• WHAT IS REQUIRED:
The answer should contain all of the records below, each one copied word for word.

• Records from a dataset:
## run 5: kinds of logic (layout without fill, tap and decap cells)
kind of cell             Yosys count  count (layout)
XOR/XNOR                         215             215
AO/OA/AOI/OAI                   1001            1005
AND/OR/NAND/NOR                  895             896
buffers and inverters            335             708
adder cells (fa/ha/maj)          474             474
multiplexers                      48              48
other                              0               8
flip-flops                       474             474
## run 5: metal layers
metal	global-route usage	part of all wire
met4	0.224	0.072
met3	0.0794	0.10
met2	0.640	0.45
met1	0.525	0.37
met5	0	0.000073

• SOLUTION FOR THIS EXERCISE:
## run 5: kinds of logic (layout without fill, tap and decap cells)
kind of cell             Yosys count  count (layout)
XOR/XNOR                         215             215
AO/OA/AOI/OAI                   1001            1005
AND/OR/NAND/NOR                  895             896
buffers and inverters            335             708
adder cells (fa/ha/maj)          474             474
multiplexers                      48              48
other                              0               8
flip-flops                       474             474
## run 5: metal layers
metal	global-route usage	part of all wire
met4	0.224	0.072
met3	0.0794	0.10
met2	0.640	0.45
met1	0.525	0.37
met5	0	0.000073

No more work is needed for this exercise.